File: config.mk
export PLATFORM = sky130hd
export DESIGN_NAME = dbpm_front_flat
export DESIGN_NICKNAME = d
export VERILOG_FILES = /design/src/rtl/dbpm_pkg.sv /design/src/rtl/dbpm_if.sv /design/src/rtl/dbpm_front.sv /design/src/flat_wrapper.sv
export SDC_FILE = /design/constraint.sdc
export NUM_CORES = 1
export LEC_CHECK = 0
export BUFFER_PORTS_ARGS = -buffer_cell sky130_fd_sc_hd__buf_2
export CAP_MARGIN = 5
export CORE_MARGIN = 4
export CORE_UTILIZATION = 40
export DETAILED_ROUTE_END_ITERATION = 12
export PLACE_DENSITY = 0.67
export SYNTH_ARGS = -nofsm -noshare
export SYNTH_HDL_FRONTEND = slang
export SYNTH_SLANG_ARGS = --single-unit
File: constraint.sdc
create_clock -name vclk -period 1.7
set_input_delay 0.085 -clock vclk [all_inputs]
set_output_delay 0.085 -clock vclk [all_outputs]
set_load 0.02 [all_outputs]
File: src/rtl/dbpm_pkg.sv
// ----------------------------------------------------------------------------
// dbpm_pkg
// Shared types, codes and character constants of the bracket pair matcher.
// ----------------------------------------------------------------------------
package dbpm_pkg;

  // Bracket types: ( [ { < then A..Z
  localparam int unsigned TYPES_MAX = 30;
  localparam int unsigned TYPE_W    = 5;

  // Character codes
  localparam logic [7:0] CH_DOT    = 8'h2E;
  localparam logic [7:0] CH_LPAREN = 8'h28;
  localparam logic [7:0] CH_RPAREN = 8'h29;
  localparam logic [7:0] CH_LBRACK = 8'h5B;
  localparam logic [7:0] CH_RBRACK = 8'h5D;
  localparam logic [7:0] CH_LBRACE = 8'h7B;
  localparam logic [7:0] CH_RBRACE = 8'h7D;
  localparam logic [7:0] CH_LANGLE = 8'h3C;
  localparam logic [7:0] CH_RANGLE = 8'h3E;
  localparam logic [7:0] CH_UP_A   = 8'h41;
  localparam logic [7:0] CH_UP_Z   = 8'h5A;
  localparam logic [7:0] CH_LO_A   = 8'h61;
  localparam logic [7:0] CH_LO_Z   = 8'h7A;

  // Output field limit (10-bit position fields saturate here)
  localparam int unsigned FIELD_MAX = 1023;

  // Type indices in ascending ASCII order of their opening character
  localparam logic [TYPE_W-1:0] ASCII_ORDER [TYPES_MAX] = '{
    5'd0,  5'd3,  5'd4,  5'd5,  5'd6,  5'd7,  5'd8,  5'd9,  5'd10, 5'd11,
    5'd12, 5'd13, 5'd14, 5'd15, 5'd16, 5'd17, 5'd18, 5'd19, 5'd20, 5'd21,
    5'd22, 5'd23, 5'd24, 5'd25, 5'd26, 5'd27, 5'd28, 5'd29, 5'd1,  5'd2
  };

  // Character class after decode
  typedef enum logic [1:0] {
    KIND_DOT,
    KIND_OPEN,
    KIND_CLOSE,
    KIND_BAD
  } kind_e;

  // Result status codes
  typedef enum logic [2:0] {
    ST_DOT      = 3'd0,
    ST_OPEN     = 3'd1,
    ST_PAIR     = 3'd2,
    ST_UNOPENED = 3'd3,
    ST_INVALID  = 3'd4,
    ST_SKIPPED  = 3'd5,
    ST_OVERFLOW = 3'd6
  } status_e;

  // Classified character handed from front to back
  typedef struct packed {
    kind_e             kind;
    logic [TYPE_W-1:0] typ;
    logic              last;
  } op_t;

  // ASCII code of the opening character of a type
  function automatic logic [6:0] open_char(input logic [TYPE_W-1:0] t);
    logic [6:0] c;
    case (t)
      5'd0:    c = CH_LPAREN[6:0];
      5'd1:    c = CH_LBRACK[6:0];
      5'd2:    c = CH_LBRACE[6:0];
      5'd3:    c = CH_LANGLE[6:0];
      default: c = CH_UP_A[6:0] + 7'(t - 5'd4);
    endcase
    return c;
  endfunction

endpackage

File: src/rtl/dbpm_if.sv
// ----------------------------------------------------------------------------
// dbpm_in_if / dbpm_out_if
// Valid/ready channels for structure characters and match results.
// ----------------------------------------------------------------------------
interface dbpm_in_if;
  logic       valid;
  logic       ready;
  logic [7:0] symbol;
  logic       last;

  modport source (output valid, output symbol, output last, input ready);
  modport sink   (input valid, input symbol, input last, output ready);
endinterface


File: src/rtl/dbpm_front.sv
// ----------------------------------------------------------------------------
// dbpm_front
// Classifies each incoming character as dot, opener, closer or invalid.
// ----------------------------------------------------------------------------
module dbpm_front #(
  parameter int unsigned NUM_TYPES = 30
) (
  dbpm_in_if.sink        in_i,
  output logic           op_valid_o,
  output dbpm_pkg::op_t  op_o,
  input  logic           op_ready_i
);

  logic [7:0]                  sym;
  logic [dbpm_pkg::TYPE_W-1:0] t;
  dbpm_pkg::kind_e             kind;

  // Decode symbol into a bracket type and class
  always_comb begin
    sym  = in_i.symbol;
    t    = '0;
    kind = dbpm_pkg::KIND_BAD;
    if (sym == dbpm_pkg::CH_DOT) begin
      kind = dbpm_pkg::KIND_DOT;
    end else if (sym == dbpm_pkg::CH_LPAREN) begin
      kind = dbpm_pkg::KIND_OPEN;  t = 5'd0;
    end else if (sym == dbpm_pkg::CH_LBRACK) begin
      kind = dbpm_pkg::KIND_OPEN;  t = 5'd1;
    end else if (sym == dbpm_pkg::CH_LBRACE) begin
      kind = dbpm_pkg::KIND_OPEN;  t = 5'd2;
    end else if (sym == dbpm_pkg::CH_LANGLE) begin
      kind = dbpm_pkg::KIND_OPEN;  t = 5'd3;
    end else if (sym >= dbpm_pkg::CH_UP_A && sym <= dbpm_pkg::CH_UP_Z) begin
      kind = dbpm_pkg::KIND_OPEN;
      t    = 5'd4 + 5'(sym - dbpm_pkg::CH_UP_A);
    end else if (sym == dbpm_pkg::CH_RPAREN) begin
      kind = dbpm_pkg::KIND_CLOSE; t = 5'd0;
    end else if (sym == dbpm_pkg::CH_RBRACK) begin
      kind = dbpm_pkg::KIND_CLOSE; t = 5'd1;
    end else if (sym == dbpm_pkg::CH_RBRACE) begin
      kind = dbpm_pkg::KIND_CLOSE; t = 5'd2;
    end else if (sym == dbpm_pkg::CH_RANGLE) begin
      kind = dbpm_pkg::KIND_CLOSE; t = 5'd3;
    end else if (sym >= dbpm_pkg::CH_LO_A && sym <= dbpm_pkg::CH_LO_Z) begin
      kind = dbpm_pkg::KIND_CLOSE;
      t    = 5'd4 + 5'(sym - dbpm_pkg::CH_LO_A);
    end
    // Types beyond the configured set count as invalid characters
    if ((kind == dbpm_pkg::KIND_OPEN || kind == dbpm_pkg::KIND_CLOSE) &&
        32'(t) >= NUM_TYPES) begin
      kind = dbpm_pkg::KIND_BAD;
      t    = '0;
    end
  end

  assign op_valid_o = in_i.valid;
  assign op_o.kind  = kind;
  assign op_o.typ   = t;
  assign op_o.last  = in_i.last;
  assign in_i.ready = op_ready_i;

endmodule

File: src/flat_wrapper.sv
// flat-port wrapper written by rule: the top's interface ports become plain ports
module dbpm_front_flat 
#(
  parameter int unsigned NUM_TYPES = 30
)
  (op_valid_o, op_o, op_ready_i, in_i_valid, in_i_symbol, in_i_last, in_i_ready);
  dbpm_in_if in_i_i ();
  output logic op_valid_o;
  output dbpm_pkg::op_t op_o;
  input  logic op_ready_i;
  input wire logic [$bits(in_i_i.valid)-1:0] in_i_valid;
  input wire logic [$bits(in_i_i.symbol)-1:0] in_i_symbol;
  input wire logic [$bits(in_i_i.last)-1:0] in_i_last;
  output wire logic [$bits(in_i_i.ready)-1:0] in_i_ready;
  assign in_i_i.valid = in_i_valid;
  assign in_i_i.symbol = in_i_symbol;
  assign in_i_i.last = in_i_last;
  assign in_i_ready = in_i_i.ready;
  dbpm_front #(.NUM_TYPES(NUM_TYPES)) u_core (.in_i(in_i_i), .op_valid_o(op_valid_o), .op_o(op_o), .op_ready_i(op_ready_i));
endmodule
# Yosys cells after proc, flatten, opt, wreduce, memory -nomap -nowiden
# Index checks and enable logic that the tools add are counted.
# op_classes
addsub	4
order_cmp	5
n_eq_ne	11
muxes	24
n_reduce_logical	4
# op_table
op	n
2-to-1 mux 5 bit	12
== test 8 x 6 -> 1 bit, second input constant	5
== test 8 x 7 -> 1 bit, second input constant	4
2-to-1 mux 2 bit	11
greater-or-equal comparator 8 x 7 -> 1 bit, second input constant	2
<= comparator 8 x 7 -> 1 bit, second input constant	2
adder 3 x 5 -> 5 bit, first input constant	2
subtractor 5 x 1 -> 5 bit, second input constant	2
greater-or-equal comparator 5 bit, second input constant	1
logical AND 1 bit	3
== test 2 x 1 -> 1 bit, second input constant	1
== test 2 bit, second input constant	1
logical OR 1 bit	1
2-to-1 mux 1 bit	1
# word_totals
register_bits	0
out_inout_bits	10
wordCells	48

# Depth between registers and ports, before layout
# logic_depth
ltp_word	17
mapped_depth	7
mapped_depth_nobuf	7

# Worst setup path before layout
# OpenSTA, ideal clock, no wires.
# synth_timing
path_kind	input -> output
start	input in_i_symbol[3]
end	output op_o[3] (netlist bit)
arrival_time_ns	1.686
t_required_ns	1.615
setup_slack_ns	-0.071
path_stages	5
path_buffers	0
cell_sequence	or3_1 > a41o_1 > and3_4 > a21boi_4 > nor4_1
# synth_rtl
element	line	rtl
from (decl)	flat_wrapper.sv:12	input wire logic [$bits(in_i_i.symbol)-1:0] in_i_symbol;
to (decl)	flat_wrapper.sv:9	output dbpm_pkg::op_t op_o;

==> flow_summary.yaml <==
global_route:
  grt_pass1_vias: 678
  overflow: 0
  grt_first_pass_wirelength_um: 3050
  grtUsageTotal_pct: 19.1
  antenna_found_initial: 0
  grt_start_max_net_pins: 11
pwr:
  p_clk_share_pct: 0
  power.switching_uw: 120
  peakVddDrop_v: 0.000152
  p_comb_share_pct: 100.0
  powerDensity_nw_per_um2: 226
  leakagePower_nw: 0.393
  power.sequential.fraction_pct: 0
  p_total_uw: 224
  swShare_pct: 53.5
  cellInternalPower_uw: 104
critical_path:
  worstPathCellList: "buf_6, inv_4, ha_4, nand2_1, a211oi_2, buf_4, a21oi_2, a21boi_4, a221o_1, buf_6"
  required_ns: 1.62
  worst_path_max_delay_cell: "a21boi_4"
  crit_type: "in2out"
  path_buf_inv: 4
  cp.depth: 10
  crit_family: "compound AO/OA/AOI/OAI gates"
  slowest_delay_ns: 0.28
  crit_arrival_ns: 1.61
  crit_top_cell: "buf_6"
  crit_fanout: 7
  cp-start-kind: "input port"
  worstSetupEndpointType: "output pin"
detailed_routing:
  top_layer_used: "met4"
  wl_met2_um: 1110
  drc: 0
  vias: 750
  first_pass_iters: 4
  ant_nets: 0
  wire_per_inst_um: 17.2
  viasPerCell: 6.05
  routed_wl_um: 2130
  drtIter0Drc: 8
  drt-met1-wl_um: 881
  wl_met3_um: 76
synthesis:
  synth.distinct_cells: 41
  yosysWarnings: 0
  synth_top_area_share_pct: 10.8
  synth.area.top_cells: "ha_1, buf_4, nand2b_1"
  synth_top_area_cell: "ha_1"
  avgSynthCellArea_um2: 7.36
  synth_area_um2: 582
  syn_inst: 79
  synthesis.nets: 95
  ys_seq_area_share_pct: 0
finish:
  stdcell_count: 124
  fin_nets: 127
  seq_cell_count: 0
  final_area_um2: 992
  drive_gt1_share_pct: 57.8
  seq_area_um2: 0
  fin_util_pct: 74.4
  antenna_cells: 0
  clock_buffers: 0
  syn_to_final_growth_pct: 70.5
flow_run:
  max-cap-violations: 0
floorplanning:
  fp-row-count: 13
  die_w_um: 46.1
  start_util_pct: 43.6
  die_h_um: 46.1
  ios: 21
  dieArea_um2: 2130
  core_area_um2: 1330
place:
  place_area_um2: 778
  placed_cells: 122
  port_buffers: 15
  hpwl_um: 1520
  gp_congestion: 0.927
sta:
  finalHoldViolCount: 0
  fin_hold_ws_ns: 0.170
  worst_pin_slew_ns: 0.414
  rsz0062_at_grt: "true"
  slew_viol_final: 0
  max_slew_margin_pct: 72.3
  setup_viol: 0
  fin_crit_sh_pct: 99.6
  fin_crit_ns: 1.69
  max_freq_mhz: 591
run_status:
  status: "completed"
hold_path:
  min_to: "in_i_ready"
  min_from: "op_ready_i"
  whs_path_depth: 0
  hp-class: "in2out"
[stage by stage]
step	setup WS, ns	setup TNS [ns]
3_5_place_dp	-0.147	-0.627
3_3_place_gp	-0.0969	-0.421
2_1_floorplan	-0.0709	-0.164
5_1_grt	-0.0581	-0.169
6_report	0.00684	0
4_1_cts	-0.0305	-0.0305
[layout make-up]
class / instances / area [µm²]
fill: 95 / 342
tap: 15 / 18.8
inverter: 3 / 21.3
multi-input combinational: 69 / 673
timing repair buffer: 37 / 279
[metal layers]
metal | vias up | track usage, %
li1 | 361 | -
met1 | 354 | 23.6
met2 | 29 | 37.1
met3 | 6 | 0
met4 | 0 | 2.27
met5 | - | 0
[cells by family after synthesis]
kind of cell,after synthesis,share of synthesized area (%)
adder cells (fa/ha/maj),5,10.8
AO/OA/AOI/OAI,27,38.3
buffers and inverters,10,10.1
XOR/XNOR,3,4.52
multiplexers,1,1.72
AND/OR/NAND/NOR,33,34.6
[timing repair]
action / 4_1_cts / 5_1_grt
setup buffers: 2 / 0
hold buffers: 0 / 0
hold endpoints to repair: 0 / 0
endpoints found under the setup margin: 7 / 7
pin swaps: 6 / 7
gates resized for setup: 17 / 25
[layout by cell type (no fill, tap or decap), types with 2 or more instances in the layout]
cell type,netlist,layout
buf_2,2,9
nor4_1,2,2
nor2_2,0,2
nand2_1,6,6
nand2b_1,4,2
nand3_1,2,2
buf_4,5,24
nand2b_4,0,2
xor2_1,2,2
buf_6,0,3
nor3b_1,2,2
nor2_1,6,4
ha_4,0,4
a21oi_1,4,3
o21ai_0,4,3
o21a_1,2,2
[cells in the mapped netlist (all sizes together)]
cell type,number
nor2,6
xnor2,1
inv,3
o31a,1
xor2,2
a21o,1
o21ai,4
a21boi,1
nand3,2
a221o,1
buf,7
o22a,1
nor3,2
a211oi,2
o32ai,1
a41o,1
a221oi,1
nor3b,2
nand2b,4
o31ai,1
mux2i,1
o21a,2
a21oi,4
a2111oi,1
and3,1
a22o,1
or3,3
nor4bb,1
ha,5
and2,1
nand3b,1
nand2,7
o211ai,1
a31oi,2
nor4,3
o2bb2ai,1
[worst max path at each step]
stage | endpoint | start | slack [ns]
after floorplan | op_o[3] | in_i_symbol[3] | -0.07
after global placement | op_o[1] | in_i_symbol[0] | -0.1
after detailed placement | op_o[1] | in_i_symbol[0] | -0.15
after CTS | op_o[5] | in_i_symbol[1] | -0.03
after global routing | op_o[1] | in_i_symbol[0] | -0.06
final | op_o[6] | in_i_symbol[1] | 0.007
[power by group through the flow]
stage	clock network, mW	logic (mW)	registers (mW)
floorplan	0	0.112	0
global placement	0	0.164	0
detailed placement	0	0.167	0
CTS	0	0.186	0
global route	0	0.240	0
finish	0	0.224	0
Note: power is estimated with default switching activity, not from simulation.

◆ ◆ ◆ ◆ ◆ ◆ ◆

● **What the task asks**
Where a line of the entries contains the word "instances", copy that line.

● **Solution**
class / instances / area [µm²]
[layout by cell type (no fill, tap or decap), types with 2 or more instances in the layout]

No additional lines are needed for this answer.